Começou. Aquela semana em que esta anja que aqui escreve se transforma em um Gremlin comedor de egos
(o seu, o meu, o do vizinho...nada pessoal!). E, inspirada pelo mal tempo e
pela chuva, acordei a pensar o que torna pessoas letradas e com alto nível de
interpretação de discurso completamente rasas e suscetíveis a narrativas baratas e de complexidade de dramalhão
mexicano nível menos um. E o pior: sem o saberem que são. Por que todo mundo
gosta de coisas bregas e piegas em alguns momentos da vida. Mas, nem por isso,
saímos assinando contratos sem ler após assistir a novela das oito.
Pensei e, claro, não resolvi nem resolverei o assunto. O
melhor que consegui fazer foi listar os tais comportamentos que classifiquei como
“farsas filosóficas “ a fim de começo da minha conversinha intima de botequim. E
relembrei do que uns amigos da faculdade de história chamavam de “o tiozonho da
padaria”, sujeito que passa o dia a discursar com palavras floridas
conhecimentos históricos lá do século XIX como se fossem a última noticia do
New York Times. E, em homenagem aos velhos tempos, deixo uma relação do que considero como
farsas filosóficas:
Tipo 1 – acho que estudei história enquanto dormia e por
isso apresento essa maravilhosa teoria sociológica baseada em nada e coisa
nenhuma:
- A pessoa diz ter lido muito na vida, que adora ler, mas é
analfabeto histórico?! Plim, plim, plim! #farsa filosófica ativada. De que
adianta ler tanto, se a pessoa não sabe: por que é o que é; em relação a quem é;
e de onde veio as ideias que tem? E com oassim é letrado e não sabe procurar
nem em livros nem num Google da vida as estatísticas e a origem do que diz
acreditar?

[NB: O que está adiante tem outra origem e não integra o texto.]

This is an optimization exercise on Yosys and OpenROAD, whose aim is small area, not a production implementation. In this exercise RTL edits were held to simulation tests only and were not proved equivalent to the original. Power figures rest on the tool's default switching activity, not on a simulated workload.

==> design/flow/design.v <==
module ksih (
    input  wire        clk,
    input  wire        rst,           
    output wire [3:0]  col_o,         
    input  wire [3:0]  row_i,         
    output wire [4:0]  out_o,         
    output wire        out_we_o,      
    input  wire        edge_i,        
    output wire        irq_o,         
    input  wire        invoke_i,      
    output wire        ret_o,         
    output wire        busy_o,        
    input  wire        hcmd_valid_i,  
    input  wire [10:0] hcmd_i,        
    output wire [7:0]  hrdata_o       
);
    localparam [3:0] S_IDLE = 4'd0,    
                     S_IRET = 4'd1,    
                     S_IWE  = 4'd2,    
                     S_IX   = 4'd3,    
                     S_DIS  = 4'd4,
                     S_CHK  = 4'd5,
                     S_COL1 = 4'd6,    
                     S_COLN = 4'd7,    
                     S_RD   = 4'd8,
                     S_CLR  = 4'd9,
                     S_EN   = 4'd10,
                     S_OUTM = 4'd11,   
                     S_OUT0 = 4'd12;   
    reg [3:0] s_q;
    reg [3:0] col_q;
    reg [4:0] out_q;
    reg       ier_q;
    reg       isr_q;
    reg [7:0] hrdata_q;
    wire idle = (s_q[3:2] == 2'b00);
    wire hv   = idle && hcmd_valid_i && !invoke_i;
    wire [2:0] op  = hcmd_i[10:8];
    wire       a0  = hcmd_i[0];
    wire [3:0] rl  = ~row_i;
    wire       hit = (rl == 4'b0001) | (rl == 4'b0010) | (rl == 4'b0100) | (rl == 4'b1000);
    wire [1:0] r   = {rl[3] | rl[2], rl[3] | rl[1]};
    reg [3:0] code;
    wire [1:0] rr = s_q[1:0];
    always @(*) begin
        case ({rr, col_q})
            {2'd0, 4'b0111}: code = 4'h0;
            {2'd0, 4'b1011}: code = 4'hF;
            {2'd0, 4'b1101}: code = 4'hE;
            {2'd0, 4'b1110}: code = 4'hD;
            {2'd1, 4'b0111}: code = 4'h7;
            {2'd1, 4'b1011}: code = 4'h8;
            {2'd1, 4'b1101}: code = 4'h9;
            {2'd1, 4'b1110}: code = 4'hC;
            {2'd2, 4'b0111}: code = 4'h4;
            {2'd2, 4'b1011}: code = 4'h5;
            {2'd2, 4'b1101}: code = 4'h6;
            {2'd2, 4'b1110}: code = 4'hB;
            {2'd3, 4'b0111}: code = 4'h1;
            {2'd3, 4'b1011}: code = 4'h2;
            {2'd3, 4'b1101}: code = 4'h3;
            default:         code = 4'hA;
        endcase
    end
    reg [3:0] s_d;
    always @(*) begin
        case (s_q)
            S_DIS:  s_d = S_CHK;
            S_CHK:  s_d = isr_q ? S_COL1 : S_IRET;
            S_COL1: s_d = S_RD;
            S_COLN: s_d = S_RD;
            S_RD:   s_d = hit ? (S_OUT0 | {2'b00, r}) : (col_q[3] ? S_COLN : S_OUTM);
            S_CLR:  s_d = S_EN;
            S_EN:   s_d = S_IRET;
            S_OUTM, S_OUT0, 4'd13, 4'd14, 4'd15: s_d = S_CLR;
            default: s_d = invoke_i ? S_DIS : (hv && op == 3'd2) ? S_IWE : S_IDLE;
        endcase
    end
    always @(posedge clk) begin
        if (rst) begin
            s_q      <= S_IDLE;
            col_q    <= 4'b1111;
            ier_q    <= 1'b0;
            isr_q    <= 1'b0;
            hrdata_q <= 8'h00;
        end else begin
            s_q <= s_d;
            if (s_q == S_COL1)
                col_q <= 4'b1110;
            else if (s_q == S_COLN)
                col_q <= {col_q[2:0], col_q[3]};
            else if (hv && op == 3'd0)
                col_q <= hcmd_i[3:0];
            if (s_q == S_DIS || (hv && op == 3'd4 && a0))
                ier_q <= 1'b0;
            else if (s_q == S_EN || (hv && op == 3'd6 && a0))
                ier_q <= 1'b1;
            isr_q <= edge_i | (isr_q & ~(s_q == S_CLR || (hv && op == 3'd5 && a0)));
            if (hv && op == 3'd1)
                hrdata_q <= {row_i, col_q};
            else if (hv && op == 3'd3)
                hrdata_q <= {7'b0, isr_q};
        end
    end
    always @(posedge clk) begin
        if (rst)
            ;
        else if (s_q[3:2] == 2'b11)
            out_q <= {1'b0, code};
        else if (s_q == S_OUTM)
            out_q <= 5'h10;
        else if (hv && op == 3'd2)
            out_q <= hcmd_i[4:0];
    end
    assign col_o    = col_q;
    assign out_o    = out_q;
    assign out_we_o = (s_q == S_IWE) || (s_q == S_CLR);
    assign irq_o    = ier_q & isr_q;
    assign ret_o    = (s_q == S_IRET);
    assign busy_o   = !idle;
    assign hrdata_o = hrdata_q;
endmodule
==> design/flow/flow/run.sh <==
#!/bin/bash
# Own layout flow: the standard flow (standard.sh) with the standard
# synthesis unchanged, then the layout with smaller port buffers (every port
# still gets its own buffer) and a clock tree without dummy loads.
set -euo pipefail
cd "$(dirname "$0")/.."
bash standard.sh synth > synth.log 2>&1
bash standard.sh \
  "BUFFER_PORTS_ARGS=-buffer_cell sky130_fd_sc_hd__buf_1" \
  "CTS_ARGS=-sink_clustering_enable -repair_clock_nets -dont_use_dummy_load -buf_list sky130_fd_sc_hd__clkbuf_8" \
  finish > layout.log 2>&1
==> design/flow/standard.sh <==
#!/bin/bash
# synth_recipe.tcl (not shown) runs the flow's synth.tcl, then flattens the netlist and writes it again
# the make line also repeats each setting of config.mk as NAME=value (left out here)
make -C /OpenROAD-flow-scripts/flow DESIGN_CONFIG=/design/flow/config.mk WORK_HOME=/design/flow/orfs CLKGATE_MAP_FILE= SYNTH_SCRIPT=/design/flow/synth_recipe.tcl "${@:-finish}"
==> design/flow/config.mk <==
export PLATFORM = sky130hd
export DESIGN_NAME = ksih
export DESIGN_NICKNAME = ksih
export VERILOG_FILES = /design/flow/design.v
export SDC_FILE = /design/flow/constraint.sdc
export NUM_CORES = 4
export LEC_CHECK = 0
export CAP_MARGIN = 20
export CORE_MARGIN = 2
export CORE_UTILIZATION = 40
export SLEW_MARGIN = 20
==> design/flow/constraint.sdc <==
create_clock -name core_clock -period 10.0 [get_ports {clk}]
set_input_delay 2.0000 -clock core_clock [delete_from_list [all_inputs] [get_ports {clk}]]
set_output_delay 2.0000 -clock core_clock [all_outputs]
set_load 0.01 [all_outputs]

Ah, vá!
Tipo 2 – não tenho argumentos, então uso estes que eu usava
na sexta série e funcionavam:
- A pessoa não rebate a ideia discutida, mas a identidade de
quem a concebeu. Típico de quem não quer dar o braço a torcer de que nunca leu
o autor citado, ou mesmo de que a grande profundidade do que defende, na
realidade, vem lá do Datena. Plim, plim, plim! farsa filosófica apitando! Meu, se
a pessoa não leu fulano/ciclano colocado na discussão, deve dizer que não leu e
acabou! Ninguém leu todos os livros do mundo! Ou aquele outro tipinho que usa como
exemplos fatos que aconteceram com a tia
do primo do cunhado da irmã do amigo e é a única exceção que conhece em um
único meio restrito a cinco pessoas. Olhar os cinco primeiros metros além do
umbigo e citar situações vividas até primeira pessoa e primeiro grau de parentesco é condição de argumentação para conversar
comigo e, acho, que com qualquer pessoa séria.

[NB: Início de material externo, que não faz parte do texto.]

What follows belongs to an exercise in optimizing a design on an open flow for small area, a short achievable clock period and few clock cycles; a production flow would make more cautious choices.
In this exercise RTL edits were held to simulation tests only and were not proved equivalent to the original.

`flow/flow/run.sh`:
```
#!/bin/bash
# Standard ORFS layout (the standard.sh, standard synthesis unchanged)
# with these changes to how the layout is made:
#  - higher core utilisation (fewer tap cells, shorter wires)
#  - port buffers of the smallest buffer cell
set -euo pipefail
bash standard.sh \
    CORE_UTILIZATION=55 \
    SETUP_SLACK_MARGIN=10 \
    TNS_END_PERCENT=10 \
    "BUFFER_PORTS_ARGS=-buffer_cell sky130_fd_sc_hd__buf_1" \
    finish > make.log 2>&1
```
`flow/standard.sh`:
```
#!/bin/bash
# synth_recipe.tcl (not shown) runs the flow's synth.tcl, then flattens the netlist and writes it again
# the make line also repeats each setting of config.mk as NAME=value (left out here)
make -C /OpenROAD-flow-scripts/flow DESIGN_CONFIG=/design/flow/config.mk WORK_HOME=/design/flow/orfs CLKGATE_MAP_FILE= SYNTH_SCRIPT=/design/flow/synth_recipe.tcl "${@:-finish}"
```
`flow/config.mk`:
```
export PLATFORM = sky130hd
export DESIGN_NAME = flowtex_core
export DESIGN_NICKNAME = flowtex_core
export VERILOG_FILES = /design/flow/design.v
export SDC_FILE = /design/flow/constraint.sdc
export NUM_CORES = 4
export LEC_CHECK = 0
export CAP_MARGIN = 20
export CORE_MARGIN = 2
export CORE_UTILIZATION = 30
export SLEW_MARGIN = 20
```
`flow/constraint.sdc`:
```
create_clock -name core_clock -period 25.0 [get_ports {clk}]
set_input_delay 5.0000 -clock core_clock [delete_from_list [all_inputs] [get_ports {clk}]]
set_output_delay 5.0000 -clock core_clock [all_outputs]
set_load 0.01 [all_outputs]
```
`flow/design.v`:
```
module flowtex_core (
    input  wire         clk,
    input  wire         rst,
    input  wire         cmd_valid,
    input  wire [7:0]   cmd,
    output wire         cmd_ready,
    input  wire [255:0] frame_in,
    input  wire [23:0]  raw_flow_in,
    input  wire [23:0]  raw_range_in,
    input  wire [31:0]  alpha_in,
    input  wire [7:0]   order_in,
    input  wire [31:0]  value_in,
    output reg          rsp_valid,
    output reg  [1:0]   rsp_status,
    output wire [31:0]  rsp_value,
    output reg          df_valid,
    output reg  [23:0]  df_flow,
    output reg  [15:0]  df_temp,
    output reg  [23:0]  df_range,
    output reg  [79:0]  df_serial,
    output reg  [31:0]  df_fwver,
    output reg  [31:0]  df_fwcs,
    output reg  [31:0]  cfg_alpha,
    output wire [7:0]   cfg_order
);
    localparam integer  MAX_ORDER     = 8;
    localparam [31:0]   DEFAULT_ALPHA = 32'h3F000000;    
    localparam [31:0]   DEFAULT_OM    = 32'h3F000000;    
    localparam [3:0]    DEFAULT_ORDER = 4'd1;
    localparam [31:0]   ONE           = 32'h3F800000;
    localparam [1:0] ST_OK = 2'd0, ST_CHECKSUM = 2'd1, ST_CFG_IGNORED = 2'd2,
                     ST_ILLEGAL = 2'd3;
    localparam [7:0] OP_DECODE = 8'h01, OP_CONVERT = 8'h02, OP_CONFIGURE = 8'h03,
                     OP_RESET = 8'h04, OP_PROCESS = 8'h05, OP_GETVALUE = 8'h06;
    localparam [1:0] R_ZERO = 2'd0, R_CACHED = 2'd1, R_CONV = 2'd2;
    reg        st_cv;                       
    reg        st_pa;                       
    reg        st_pb;                       
    reg        st_pc;                       
    wire       idle = !(st_cv || st_pa || st_pb || st_pc);
    reg        init;                        
    reg [31:0] cached;
    reg [31:0] stage [0:MAX_ORDER-1];
    reg [MAX_ORDER-1:0] zs;                 
    reg [3:0]  order;
    reg [31:0] om;                          
    reg        omc;                         
    reg [31:0] m1, m2;
    reg [2:0]  idx;                         
    reg [2:0]  rp;                          
    reg        c0;                          
    reg        lastf;                       
    reg        cv_neg;
    reg [1:0]  rsel;
    assign cmd_ready = idle;
    assign cfg_order = {4'd0, order};
    wire accept = cmd_valid && idle;
    reg [7:0] gsum;
    integer   k;
    always @(*) begin
        gsum = 8'd0;
        for (k = 0; k < 32; k = k + 1)
            gsum = gsum + frame_in[8*k +: 8];
    end
    wire        raw_neg = raw_flow_in[23];
    wire [22:0] raw_neg23 = 23'd0 - raw_flow_in[22:0];
    wire [22:0] mag = raw_neg ? raw_neg23 : raw_flow_in[22:0];
    wire        cv_zero = (raw_flow_in[22:0] == 23'd0) || (raw_range_in == 24'd0);
    wire [31:0] div_q;
    ftx_cdiv u_cdiv (.p(m2), .q(div_q));
    wire alpha_ok = !alpha_in[31] && (alpha_in[30:0] != 31'd0) &&
                    (alpha_in[30:0] < ONE[30:0]);
    wire order_ok = (order_in >= 8'd1) && (order_in <= MAX_ORDER);
    wire cfg_ok   = alpha_ok && order_ok;
    wire [31:0] stage_r = zs[rp] ? 32'd0 : stage[rp];
    wire        selm2   = st_cv || (st_pb && c0);
    wire [31:0] mul_a   = st_pb ? om : st_cv ? m1 : cfg_alpha;
    wire [31:0] mul_b   = selm2 ? m2 : stage_r;
    wire [31:0] mul_y, add_y;
    ftx_fmul u_fmul (.a(mul_a), .b(mul_b), .imode(st_cv), .y(mul_y));
    ftx_fadd u_fadd (.a(m1), .b(m2), .y(add_y));
    assign rsp_value = (rsel == R_CACHED) ? cached :
                       (rsel == R_CONV)   ? {cv_neg, div_q[30:0]} : 32'd0;
    wire acc_cv  = accept && cmd == OP_CONVERT;
    wire acc_cf  = accept && cmd == OP_CONFIGURE;
    wire acc_pr  = accept && cmd == OP_PROCESS;
    always @(posedge clk) begin
        if (acc_cv) begin
            m1     <= {9'd0, mag};
            m2     <= {8'd0, raw_range_in};
            cv_neg <= raw_neg;
        end else if (acc_cf) begin
            m1 <= ONE;
            m2 <= {~alpha_in[31], alpha_in[30:0]};
        end else begin
            if (acc_pr || st_pa || st_pc)
                m1 <= mul_y;
            if (acc_pr)
                m2 <= value_in;
            else if (st_pb || st_cv)
                m2 <= mul_y;
        end
        if (acc_pr) begin
            idx   <= 3'd0;
            rp    <= 3'd0;
            c0    <= 1'b1;
            lastf <= (order == 4'd1);
        end else if (st_pb) begin
            rp    <= idx + 3'd1;
        end else if (st_pc) begin
            idx   <= idx + 3'd1;
            rp    <= lastf ? 3'd0 : idx;
            c0    <= 1'b0;
            lastf <= ({1'b0, idx} + 4'd2 == order);
        end
    end
    reg [MAX_ORDER-1:0] wmask;
    integer w;
    always @(*)
        for (w = 0; w < MAX_ORDER; w = w + 1)
            wmask[w] = (w < order);
    wire        wr_in = accept && (cmd == OP_RESET || (cmd == OP_PROCESS && !init));
    wire [31:0] wdata = st_pc ? add_y : value_in;
    always @(posedge clk)
        for (w = 0; w < MAX_ORDER; w = w + 1)
            if ((wr_in && wmask[w]) || (st_pc && idx == w))
                stage[w] <= wdata;
    always @(posedge clk) begin
        if (rst) begin
            st_cv      <= 1'b0;
            st_pa      <= 1'b0;
            st_pb      <= 1'b0;
            st_pc      <= 1'b0;
            rsp_valid  <= 1'b0;
            df_valid   <= 1'b0;
            df_flow    <= 24'd0;
            df_temp    <= 16'd0;
            df_range   <= 24'd0;
            df_serial  <= 80'd0;
            df_fwver   <= 32'd0;
            df_fwcs    <= 32'd0;
            cfg_alpha  <= DEFAULT_ALPHA;
            order      <= DEFAULT_ORDER;
            om         <= DEFAULT_OM;
            omc        <= 1'b0;
            init       <= 1'b0;
            cached     <= 32'd0;
            zs         <= {MAX_ORDER{1'b1}};
        end else begin
            rsp_valid <= 1'b0;
            omc       <= 1'b0;
            if (omc)
                om <= add_y;
            if (accept) begin
                rsp_status <= ST_OK;
                rsel       <= R_ZERO;
                case (cmd)
                    OP_DECODE: begin
                        rsp_valid <= 1'b1;
                        if (gsum != 8'd0) begin
                            rsp_status <= ST_CHECKSUM;
                        end else begin
                            df_flow   <= frame_in[23:0];
                            df_temp   <= frame_in[47:32];
                            df_range  <= frame_in[79:56];
                            df_serial <= frame_in[167:88];
                            df_fwver  <= frame_in[207:176];
                            df_fwcs   <= frame_in[247:216];
                            df_valid  <= 1'b1;
                        end
                    end
                    OP_CONVERT: begin
                        if (cv_zero)
                            rsp_valid <= 1'b1;           
                        else
                            st_cv <= 1'b1;
                    end
                    OP_CONFIGURE: begin
                        rsp_valid <= 1'b1;
                        if (cfg_ok) begin
                            cfg_alpha <= alpha_in;
                            order     <= order_in[3:0];
                            omc       <= 1'b1;
                        end else begin
                            rsp_status <= ST_CFG_IGNORED;
                        end
                    end
                    OP_RESET: begin
                        rsp_valid <= 1'b1;
                        zs        <= zs & ~wmask;
                    end
                    OP_PROCESS: begin
                        if (!init)
                            zs <= zs & ~wmask;
                        init  <= 1'b1;
                        st_pa <= !init;
                        st_pb <= init;
                    end
                    OP_GETVALUE: begin
                        rsp_valid <= 1'b1;
                        rsel      <= R_CACHED;
                    end
                    default: begin
                        rsp_valid  <= 1'b1;
                        rsp_status <= ST_ILLEGAL;
                    end
                endcase
            end
            if (st_cv) begin
                st_cv     <= 1'b0;
                rsp_valid <= 1'b1;
                rsel      <= R_CONV;
            end
            if (st_pa) begin
                st_pa <= 1'b0;
                st_pb <= 1'b1;
            end
            if (st_pb) begin
                st_pb <= 1'b0;
                st_pc <= 1'b1;
            end
            if (st_pc) begin
                zs[idx] <= 1'b0;
                st_pc   <= 1'b0;
                if (lastf) begin
                    cached    <= add_y;
                    rsp_valid <= 1'b1;
                    rsel      <= R_CACHED;
                end else begin
                    st_pb <= 1'b1;
                end
            end
        end
    end
endmodule
module ftx_fmul (
    input  wire [31:0] a,
    input  wire [31:0] b,
    input  wire        imode,     
    output wire [31:0] y
);
    localparam [31:0] QNAN = 32'h7FC00000;
    wire [7:0] ea = a[30:23], eb = b[30:23];
    wire a_max  = (ea == 8'hFF), b_max = (eb == 8'hFF);
    wire a_fz   = (a[22:0] == 0), b_fz = (b[22:0] == 0);
    wire a_nan  = a_max && !a_fz;
    wire b_nan  = b_max && !b_fz;
    wire a_inf  = a_max && a_fz;
    wire b_inf  = b_max && b_fz;
    wire a_zero = (ea == 8'h00) && a_fz;
    wire b_zero = (eb == 8'h00) && b_fz;
    wire sign   = a[31] ^ b[31];
    wire an = (ea != 0), bn = (eb != 0);
    wire [23:0] ma = imode ? a[23:0] : {an, a[22:0]};
    wire [23:0] mb = imode ? b[23:0] : {bn, b[22:0]};
    wire signed [9:0] e0 = imode ? 10'sd174 :
        $signed({2'b0, an ? ea : 8'd1}) + $signed({2'b0, bn ? eb : 8'd1}) - 10'sd126;
    wire [31:0] yr;
    assign y = imode ? yr :
               (a_nan || b_nan || (a_inf && b_zero) || (a_zero && b_inf)) ? QNAN :
               (a_inf || b_inf) ? {sign, 8'hFF, 23'd0} :
               (a_zero || b_zero) ? {sign, 31'd0} : yr;
    function [4:0] lzc24;
        input [23:0] v;
        integer j;
        begin
            lzc24 = 5'd24;
            for (j = 0; j < 24; j = j + 1)
                if (v[j]) lzc24 = 5'd23 - j[4:0];
        end
    endfunction
    wire [47:0] prod = ma * mb;
    wire [5:0]  lin  = {1'b0, lzc24(ma)} + {1'b0, lzc24(mb)};
    wire signed [10:0] em1 = {e0[9], e0} - 11'sd1;            
    wire               big = (em1 >= $signed({5'd0, lin}));
    wire               more = (em1 > $signed({5'd0, lin}));
    wire [5:0]         l1  = big ? lin : em1[5:0];
    wire               neg = e0[9] || (e0 == 10'd0);
    wire [9:0]         rsh = 10'd1 - e0;
    wire [5:0]         rs  = (rsh > 10'd26) ? 6'd26 : rsh[5:0];
    wire [6:0]         u0  = neg ? 7'd47 + {1'b0, rs} : 7'd47 - {1'b0, l1};
    wire [152:0]       ext = {80'd0, prod, 25'd0};
    wire [88:0]        f6  = u0[6] ? ext[64 +: 89] : ext[0 +: 89];
    wire [56:0]        f5  = u0[5] ? f6[32 +: 57] : f6[0 +: 57];
    wire [40:0]        f4  = u0[4] ? f5[16 +: 41] : f5[0 +: 41];
    wire [32:0]        f3  = u0[3] ? f4[8 +: 33]  : f4[0 +: 33];
    wire [28:0]        f2  = u0[2] ? f3[4 +: 29]  : f3[0 +: 29];
    wire [26:0]        f1  = u0[1] ? f2[2 +: 27]  : f2[0 +: 27];
    wire [25:0]        win = u0[0] ? f1[1 +: 26]  : f1[0 +: 26];
    reg  [47:0]        below;
    integer            j2;
    always @(*)
        for (j2 = 0; j2 < 48; j2 = j2 + 1)
            below[j2] = ({1'b0, j2[6:0]} + 8'd25 < {1'b0, u0});
    wire               st_lo = |(prod & below);
    wire         one    = big && more && !neg && !win[25];
    wire [23:0]  m      = one ? win[24:1] : win[25:2];
    wire         guard  = one ? win[0] : win[1];
    wire         sticky = st_lo | (!one && win[0]);
    wire [9:0]   ebx    = neg ? 10'd0 : e0 - 10'd1 - {4'd0, l1} - {9'd0, one};
    ftx_fp_round u_round (
        .sign(sign & !imode), .eb(ebx), .m(m), .guard(guard),
        .sticky(sticky), .result(yr)
    );
endmodule
module ftx_fadd (
    input  wire [31:0] a,
    input  wire [31:0] b,
    output reg  [31:0] y
);
    localparam [31:0] QNAN = 32'h7FC00000;
    wire a_max = (a[30:23] == 8'hFF), b_max = (b[30:23] == 8'hFF);
    wire a_nan = a_max && (a[22:0] != 0);
    wire b_nan = b_max && (b[22:0] != 0);
    wire a_inf = a_max && (a[22:0] == 0);
    wire b_inf = b_max && (b[22:0] == 0);
    wire        swap = (b[30:0] > a[30:0]);
    wire [31:0] x = swap ? b : a;
    wire [31:0] z = swap ? a : b;
    wire [7:0]  ex = x[30:23], ez = z[30:23];
    wire        xn = (ex != 0), zn = (ez != 0);
    wire [23:0] mx = {xn, x[22:0]};
    wire [23:0] mz = {zn, z[22:0]};
    wire [7:0]  ex_eff = xn ? ex : 8'd1;
    wire [7:0]  d = ex - ez - {7'd0, zn ^ xn};
    wire        subtract = x[31] ^ z[31];
    wire [4:0]  ds = (d > 8'd27) ? 5'd27 : d[4:0];
    wire [25:0] mz_sh = {mz, 2'b00} >> ds;
    reg  [23:0] zbelow;                     
    integer     j2;
    always @(*)
        for (j2 = 0; j2 < 24; j2 = j2 + 1)
            zbelow[j2] = (j2 + 2 < ds);
    wire [26:0] mz_ext  = {mz_sh, |(mz & zbelow)};
    wire [26:0] mx_ext  = {mx, 3'b000};
    wire [27:0] fsum = subtract ? ({1'b0, mx_ext} - {1'b0, mz_ext})
                                : ({1'b0, mx_ext} + {1'b0, mz_ext});
    reg  [23:0] fm;
    reg         fg, fs;
    reg  [8:0]  feb;
    always @(*) begin
        if (fsum[27]) begin
            fm = fsum[27:4]; fg = fsum[3]; fs = |fsum[2:0];
            feb = {1'b0, ex_eff};
        end else if (fsum[26] || ex_eff == 8'd1) begin
            fm = fsum[26:3]; fg = fsum[2]; fs = |fsum[1:0];
            feb = {1'b0, ex_eff} - 9'd1;
        end else begin
            fm = fsum[25:2]; fg = fsum[1]; fs = fsum[0];
            feb = {1'b0, ex_eff} - 9'd2;
        end
    end
    wire [24:0] cz   = d[0] ? {1'b0, mz} : {mz, 1'b0};
    wire [24:0] cdif = {mx, 1'b0} - cz;
    reg  [4:0]  clz;
    integer     i;
    always @(*) begin
        clz = 5'd25;
        for (i = 0; i <= 24; i = i + 1)
            if (cdif[i]) clz = 5'd24 - i[4:0];
    end
    wire [8:0]  exm1 = {1'b0, ex_eff} - 9'd1;
    wire        clim = ({4'd0, clz} > exm1);
    wire [4:0]  cl   = clim ? exm1[4:0] : clz;
    wire [24:0] cs   = cdif << cl;
    wire [8:0]  ceb  = exm1 - {4'd0, cl};
    wire        close = subtract && (d[7:1] == 7'd0);
    wire        zero  = close ? (cdif == 25'd0) : (fsum == 28'd0);
    wire [31:0] rounded;
    ftx_fp_round u_round (
        .sign(x[31]),
        .eb({1'b0, close ? ceb : feb}),
        .m(close ? cs[24:1] : fm),
        .guard(close ? cs[0] : fg),
        .sticky(close ? 1'b0 : fs),
        .result(rounded)
    );
    always @(*) begin
        if (a_nan || b_nan || (a_inf && b_inf && (a[31] != b[31])))
            y = QNAN;
        else if (a_inf)
            y = a;
        else if (b_inf)
            y = b;
        else if (zero)
            y = {a[31] & b[31], 31'd0};
        else
            y = rounded;
    end
endmodule
module ftx_fp_round (
    input  wire        sign,
    input  wire [9:0]  eb,
    input  wire [23:0] m,
    input  wire        guard,
    input  wire        sticky,
    output wire [31:0] result
);
    wire        up = guard & (sticky | m[0]);
    wire [32:0] r  = {eb, m[22:0]} + {9'd0, m[23], 23'd0} + {32'd0, up};
    assign result = (r[32:23] >= 10'd255) ? {sign, 8'hFF, 23'd0} : {sign, r[30:0]};
endmodule
module ftx_cdiv (
    input  wire [31:0] p,
    output wire [31:0] q
);
    wire [22:0] l    = p[22:0];
    wire [7:0]  ep   = p[30:23];
    wire        c22  = &l[21:0];                 
    wire        g    = l[22] ^ c22;              
    wire        hi1  = (l == 23'h7FFFFE);
    wire        hi2  = (l == 23'h7FFFFF);
    wire [22:0] frac = l + {21'd0, g, !g};       
    assign q = (hi1 || hi2) ? {1'b0, ep - 8'd22, 22'd0, hi2}
                            : {1'b0, ep - 8'd23, frac};
endmodule
```
==> results of run 1 <==
==> Yosys cell counts (37+ instances only) <==
| master | n | area (µm²) |
|---|---|---|
| edfxtp_1 | 309 | 9280 |
| dfxtp_1 | 348 | 6970 |
| a21o_1 | 107 | 803 |
| mux2i_1 | 272 | 2720 |
| o31ai_1 | 38 | 285 |
| nor2_1 | 609 | 2290 |
| a32o_1 | 53 | 531 |
| inv_1 | 878 | 3300 |
| o211ai_1 | 54 | 405 |
| fa_1 | 674 | 13500 |
| nand2_1 | 1468 | 5510 |
| nor3_1 | 188 | 941 |
| mux2_2 | 56 | 631 |
| nand2b_1 | 47 | 294 |
| nand3_1 | 136 | 681 |
| or3_1 | 40 | 250 |
| a31oi_1 | 73 | 457 |
| xnor2_1 | 190 | 1660 |
| a22o_1 | 51 | 447 |
| a211oi_1 | 71 | 533 |
| a21oi_1 | 662 | 3310 |
| xor2_1 | 111 | 972 |
| a22oi_1 | 38 | 285 |
| o21ai_0 | 362 | 1810 |
| nor4_1 | 70 | 438 |
| buf_2 | 37 | 185 |
| o22ai_1 | 74 | 463 |
| buf_1 | 46 | 173 |
| o21a_1 | 47 | 353 |
| clkbuf_1 | 412 | 1550 |
| and3_1 | 48 | 300 |
| nand4_1 | 55 | 344 |
| ha_1 | 380 | 4750 |
| nor2b_1 | 71 | 444 |
| and2_1 | 103 | 644 |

Tipo 3 – sei gramática normativa, sou o próprio Pasquale, e
acho isso o suficiente para filosofar sobre a vida, para fazer sexo, para as
regras de física quântica, para costurar botões na camisa e para insights de
antropologia...
- A pessoa decorou as regrinhas de português. Só esqueceu de
aproveitar que sabe ler bem para ler coisas mais complexas do que a coleção Sabrina. Plim, plim, plim! #farsa
filosófica ativada. Passou a vida a ler autoajuda e se considera culta/o/? Nem
preciso argumentar, né?
Tipo 4 – minha ciência é melhor que a sua, ou voltando aos argumentos
de 6ª série só que com pós-graduação:
-
A pessoa acha-se mais cientista (intensivo aqui pode,
produção?) do que os outros de outras áreas. Afinal, a sua ciência é ciência e
a outra ciência (?) não. #farsa filosófica. ativada. Voltar duas casas e estudar
Historiografia da Ciência.
Tipo 5 – Revolucionário só de gogó:
- A pessoa diz ser
marxista, mas humilha a faxineira, é machista... #farsa filosófica ativada. Conceito
de Patriarcado ao tal marxista passou longe, né!
Essa foi a minha listinha do dia. É claro que alguém pode se
identificar com o que leu e eu mesma já reproduzi alguns dos comportamentos
acima, quando me achava culta e superior só por ser linguista, por exemplo. Mas
nomear é o primeiro passo para se identificar algo. O fio condutor em todos os
itens da lista é o mesmo: a figura do professor que reclama da vagabundagem do
aluno, mas há anos não põe as mãos num livro descente. É o arrogante hipócrita. O falso sábio leitor
da Veja.
Se o apelo “mais amor, por favor” nunca foi tão necessário,
eu faria um outro: ”humildade e curiosidade, por favor!” . Confessar que não
sabe de tudo, aliás, dar-se conta disso, não aconselhar sobre o que não viveu
nem entende é o que entenderia por sabedoria. Por sabedoria e pura elegância.